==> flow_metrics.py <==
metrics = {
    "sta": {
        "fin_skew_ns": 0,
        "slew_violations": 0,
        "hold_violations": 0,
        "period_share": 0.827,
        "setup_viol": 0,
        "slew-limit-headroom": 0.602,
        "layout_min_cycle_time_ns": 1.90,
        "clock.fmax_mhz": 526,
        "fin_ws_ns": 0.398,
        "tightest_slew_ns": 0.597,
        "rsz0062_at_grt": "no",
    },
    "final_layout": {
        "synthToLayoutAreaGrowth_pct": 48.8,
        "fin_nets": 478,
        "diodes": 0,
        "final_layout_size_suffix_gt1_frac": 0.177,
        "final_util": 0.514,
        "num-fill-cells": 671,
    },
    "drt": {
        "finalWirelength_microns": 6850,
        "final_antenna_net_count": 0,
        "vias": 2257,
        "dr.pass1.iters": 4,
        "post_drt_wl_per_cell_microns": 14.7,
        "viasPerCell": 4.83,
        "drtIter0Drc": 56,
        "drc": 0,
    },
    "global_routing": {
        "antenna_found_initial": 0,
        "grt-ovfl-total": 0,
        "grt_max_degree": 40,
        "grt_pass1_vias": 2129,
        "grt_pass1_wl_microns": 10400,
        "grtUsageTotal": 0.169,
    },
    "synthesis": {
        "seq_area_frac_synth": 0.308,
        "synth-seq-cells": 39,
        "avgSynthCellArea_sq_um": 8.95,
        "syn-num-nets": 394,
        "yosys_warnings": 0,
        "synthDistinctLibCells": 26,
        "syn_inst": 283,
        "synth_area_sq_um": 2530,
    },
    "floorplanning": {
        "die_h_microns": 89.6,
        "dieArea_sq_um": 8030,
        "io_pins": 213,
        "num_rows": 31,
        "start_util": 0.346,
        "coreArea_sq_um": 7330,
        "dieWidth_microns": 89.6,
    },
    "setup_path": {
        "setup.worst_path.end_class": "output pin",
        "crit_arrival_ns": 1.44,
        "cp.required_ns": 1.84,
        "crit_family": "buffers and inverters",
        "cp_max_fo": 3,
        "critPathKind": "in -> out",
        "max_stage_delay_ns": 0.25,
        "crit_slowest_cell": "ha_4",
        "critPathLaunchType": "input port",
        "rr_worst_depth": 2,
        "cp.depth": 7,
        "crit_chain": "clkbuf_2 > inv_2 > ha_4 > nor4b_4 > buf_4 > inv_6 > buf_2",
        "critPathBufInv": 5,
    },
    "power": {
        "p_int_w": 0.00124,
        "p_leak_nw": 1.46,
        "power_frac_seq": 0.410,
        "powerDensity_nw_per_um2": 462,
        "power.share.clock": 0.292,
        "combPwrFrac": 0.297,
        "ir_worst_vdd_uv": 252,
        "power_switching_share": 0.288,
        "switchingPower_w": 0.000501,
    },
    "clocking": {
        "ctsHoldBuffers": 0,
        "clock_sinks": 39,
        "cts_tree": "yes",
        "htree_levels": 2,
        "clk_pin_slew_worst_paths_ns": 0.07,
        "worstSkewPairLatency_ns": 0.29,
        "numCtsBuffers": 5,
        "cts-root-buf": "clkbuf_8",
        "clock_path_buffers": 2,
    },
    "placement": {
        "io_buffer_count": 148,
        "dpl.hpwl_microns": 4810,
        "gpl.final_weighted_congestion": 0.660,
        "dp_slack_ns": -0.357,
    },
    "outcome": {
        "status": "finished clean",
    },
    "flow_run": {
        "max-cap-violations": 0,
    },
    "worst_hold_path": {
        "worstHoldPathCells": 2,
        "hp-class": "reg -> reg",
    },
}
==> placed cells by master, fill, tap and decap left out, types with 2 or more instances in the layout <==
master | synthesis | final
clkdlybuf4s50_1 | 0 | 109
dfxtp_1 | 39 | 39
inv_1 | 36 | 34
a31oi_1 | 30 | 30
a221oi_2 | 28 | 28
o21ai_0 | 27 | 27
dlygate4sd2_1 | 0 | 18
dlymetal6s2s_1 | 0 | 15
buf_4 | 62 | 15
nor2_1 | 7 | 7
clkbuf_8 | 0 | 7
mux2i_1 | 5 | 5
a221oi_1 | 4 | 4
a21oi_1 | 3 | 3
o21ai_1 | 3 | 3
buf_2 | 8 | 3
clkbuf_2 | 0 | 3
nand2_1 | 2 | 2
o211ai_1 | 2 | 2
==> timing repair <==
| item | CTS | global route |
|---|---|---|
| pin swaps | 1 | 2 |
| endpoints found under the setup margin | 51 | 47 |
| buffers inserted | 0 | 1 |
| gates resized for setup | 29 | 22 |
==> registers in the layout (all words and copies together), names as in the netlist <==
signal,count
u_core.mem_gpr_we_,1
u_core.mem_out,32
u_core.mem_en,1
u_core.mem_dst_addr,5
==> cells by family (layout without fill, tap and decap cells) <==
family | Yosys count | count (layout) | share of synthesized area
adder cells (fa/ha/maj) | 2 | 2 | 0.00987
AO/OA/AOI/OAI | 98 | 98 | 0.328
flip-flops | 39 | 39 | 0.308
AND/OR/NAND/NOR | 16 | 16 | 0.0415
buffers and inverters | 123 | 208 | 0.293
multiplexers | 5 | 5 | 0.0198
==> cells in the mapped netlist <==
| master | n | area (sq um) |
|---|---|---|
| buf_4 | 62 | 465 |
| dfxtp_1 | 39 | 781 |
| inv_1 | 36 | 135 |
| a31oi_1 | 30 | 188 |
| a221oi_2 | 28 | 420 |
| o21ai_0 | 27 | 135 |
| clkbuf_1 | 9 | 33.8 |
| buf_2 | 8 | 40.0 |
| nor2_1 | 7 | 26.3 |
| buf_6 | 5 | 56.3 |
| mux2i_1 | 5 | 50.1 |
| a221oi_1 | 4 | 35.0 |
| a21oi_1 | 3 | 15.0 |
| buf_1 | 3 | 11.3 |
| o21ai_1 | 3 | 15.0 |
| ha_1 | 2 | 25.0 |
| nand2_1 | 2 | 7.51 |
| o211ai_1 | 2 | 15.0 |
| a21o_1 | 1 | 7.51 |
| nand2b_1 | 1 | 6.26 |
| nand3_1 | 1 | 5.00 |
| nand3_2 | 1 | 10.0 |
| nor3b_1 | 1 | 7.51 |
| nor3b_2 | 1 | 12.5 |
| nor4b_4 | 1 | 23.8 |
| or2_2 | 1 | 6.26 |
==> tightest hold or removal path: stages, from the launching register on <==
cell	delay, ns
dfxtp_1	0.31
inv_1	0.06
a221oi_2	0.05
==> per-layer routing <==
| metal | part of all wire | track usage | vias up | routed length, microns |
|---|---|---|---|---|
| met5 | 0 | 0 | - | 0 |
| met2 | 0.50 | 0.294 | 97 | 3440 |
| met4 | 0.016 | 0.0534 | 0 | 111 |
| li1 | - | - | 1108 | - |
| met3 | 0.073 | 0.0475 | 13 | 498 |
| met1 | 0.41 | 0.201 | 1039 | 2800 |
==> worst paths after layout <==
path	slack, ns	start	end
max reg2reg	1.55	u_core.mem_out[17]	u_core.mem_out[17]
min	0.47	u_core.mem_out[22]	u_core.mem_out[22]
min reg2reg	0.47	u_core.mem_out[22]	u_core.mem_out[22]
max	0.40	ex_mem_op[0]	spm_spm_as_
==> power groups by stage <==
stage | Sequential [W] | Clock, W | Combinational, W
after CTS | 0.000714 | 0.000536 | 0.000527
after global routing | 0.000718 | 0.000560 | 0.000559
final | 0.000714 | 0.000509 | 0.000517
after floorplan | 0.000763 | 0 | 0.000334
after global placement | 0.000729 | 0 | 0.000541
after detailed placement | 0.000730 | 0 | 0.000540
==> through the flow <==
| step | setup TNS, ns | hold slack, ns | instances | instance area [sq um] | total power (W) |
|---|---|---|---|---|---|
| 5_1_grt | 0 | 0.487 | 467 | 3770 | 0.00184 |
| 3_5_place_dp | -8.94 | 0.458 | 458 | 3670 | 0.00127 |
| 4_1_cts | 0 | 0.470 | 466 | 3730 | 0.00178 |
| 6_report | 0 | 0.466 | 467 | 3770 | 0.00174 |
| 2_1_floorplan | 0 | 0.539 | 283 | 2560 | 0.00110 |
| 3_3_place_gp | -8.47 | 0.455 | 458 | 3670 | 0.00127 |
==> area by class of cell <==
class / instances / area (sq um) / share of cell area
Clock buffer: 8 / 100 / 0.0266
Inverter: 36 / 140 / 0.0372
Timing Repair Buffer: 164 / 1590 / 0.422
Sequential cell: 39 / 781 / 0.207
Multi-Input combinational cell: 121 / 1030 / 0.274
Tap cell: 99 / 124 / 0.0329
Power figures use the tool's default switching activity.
File: config.mk
export PLATFORM = sky130hd
export DESIGN_NAME = fb_scheduler
export DESIGN_NICKNAME = d
export VERILOG_FILES = /design/src/rtl/fb_pkg.sv /design/src/rtl/fb_sweep_counter.sv /design/src/rtl/fb_scheduler.sv
export SDC_FILE = /design/constraint.sdc
export NUM_CORES = 1
export LEC_CHECK = 0
export CAP_MARGIN = 5
export CORE_MARGIN = 5
export CORE_UTILIZATION = 44
export DETAILED_ROUTE_END_ITERATION = 10
export GPL_TIMING_DRIVEN = 0
export MAX_ROUTING_LAYER = met4
export PLACE_DENSITY = 0.81
export SETUP_SLACK_MARGIN = 0.2
export SLEW_MARGIN = 20
export SYNTH_ARGS = -nofsm -noshare
export SYNTH_HDL_FRONTEND = slang
export SYNTH_SLANG_ARGS = --single-unit
File: constraint.sdc
create_clock -name clk -period 2.95 [get_ports clk]
set_clock_uncertainty 0.2 [all_clocks]
set_input_delay 0.59 -clock clk [delete_from_list [all_inputs] [get_ports clk]]
set_output_delay 0.59 -clock clk [all_outputs]
set_load 0.02 [all_outputs]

_ _ _ _ _

Reproduce, with both ends included, the lines from the one holding "Sequential cell: 39 / 781 / 0.207" to the end of the records above.

_Your response_.
Sequential cell: 39 / 781 / 0.207
Multi-Input combinational cell: 121 / 1030 / 0.274
Tap cell: 99 / 124 / 0.0329
Power figures use the tool's default switching activity.
File: config.mk
export PLATFORM = sky130hd
export DESIGN_NAME = fb_scheduler
export DESIGN_NICKNAME = d
export VERILOG_FILES = /design/src/rtl/fb_pkg.sv /design/src/rtl/fb_sweep_counter.sv /design/src/rtl/fb_scheduler.sv
export SDC_FILE = /design/constraint.sdc
export NUM_CORES = 1
export LEC_CHECK = 0
export CAP_MARGIN = 5
export CORE_MARGIN = 5
export CORE_UTILIZATION = 44
export DETAILED_ROUTE_END_ITERATION = 10
export GPL_TIMING_DRIVEN = 0
export MAX_ROUTING_LAYER = met4
export PLACE_DENSITY = 0.81
export SETUP_SLACK_MARGIN = 0.2
export SLEW_MARGIN = 20
export SYNTH_ARGS = -nofsm -noshare
export SYNTH_HDL_FRONTEND = slang
export SYNTH_SLANG_ARGS = --single-unit
File: constraint.sdc
create_clock -name clk -period 2.95 [get_ports clk]
set_clock_uncertainty 0.2 [all_clocks]
set_input_delay 0.59 -clock clk [delete_from_list [all_inputs] [get_ports clk]]
set_output_delay 0.59 -clock clk [all_outputs]
set_load 0.02 [all_outputs]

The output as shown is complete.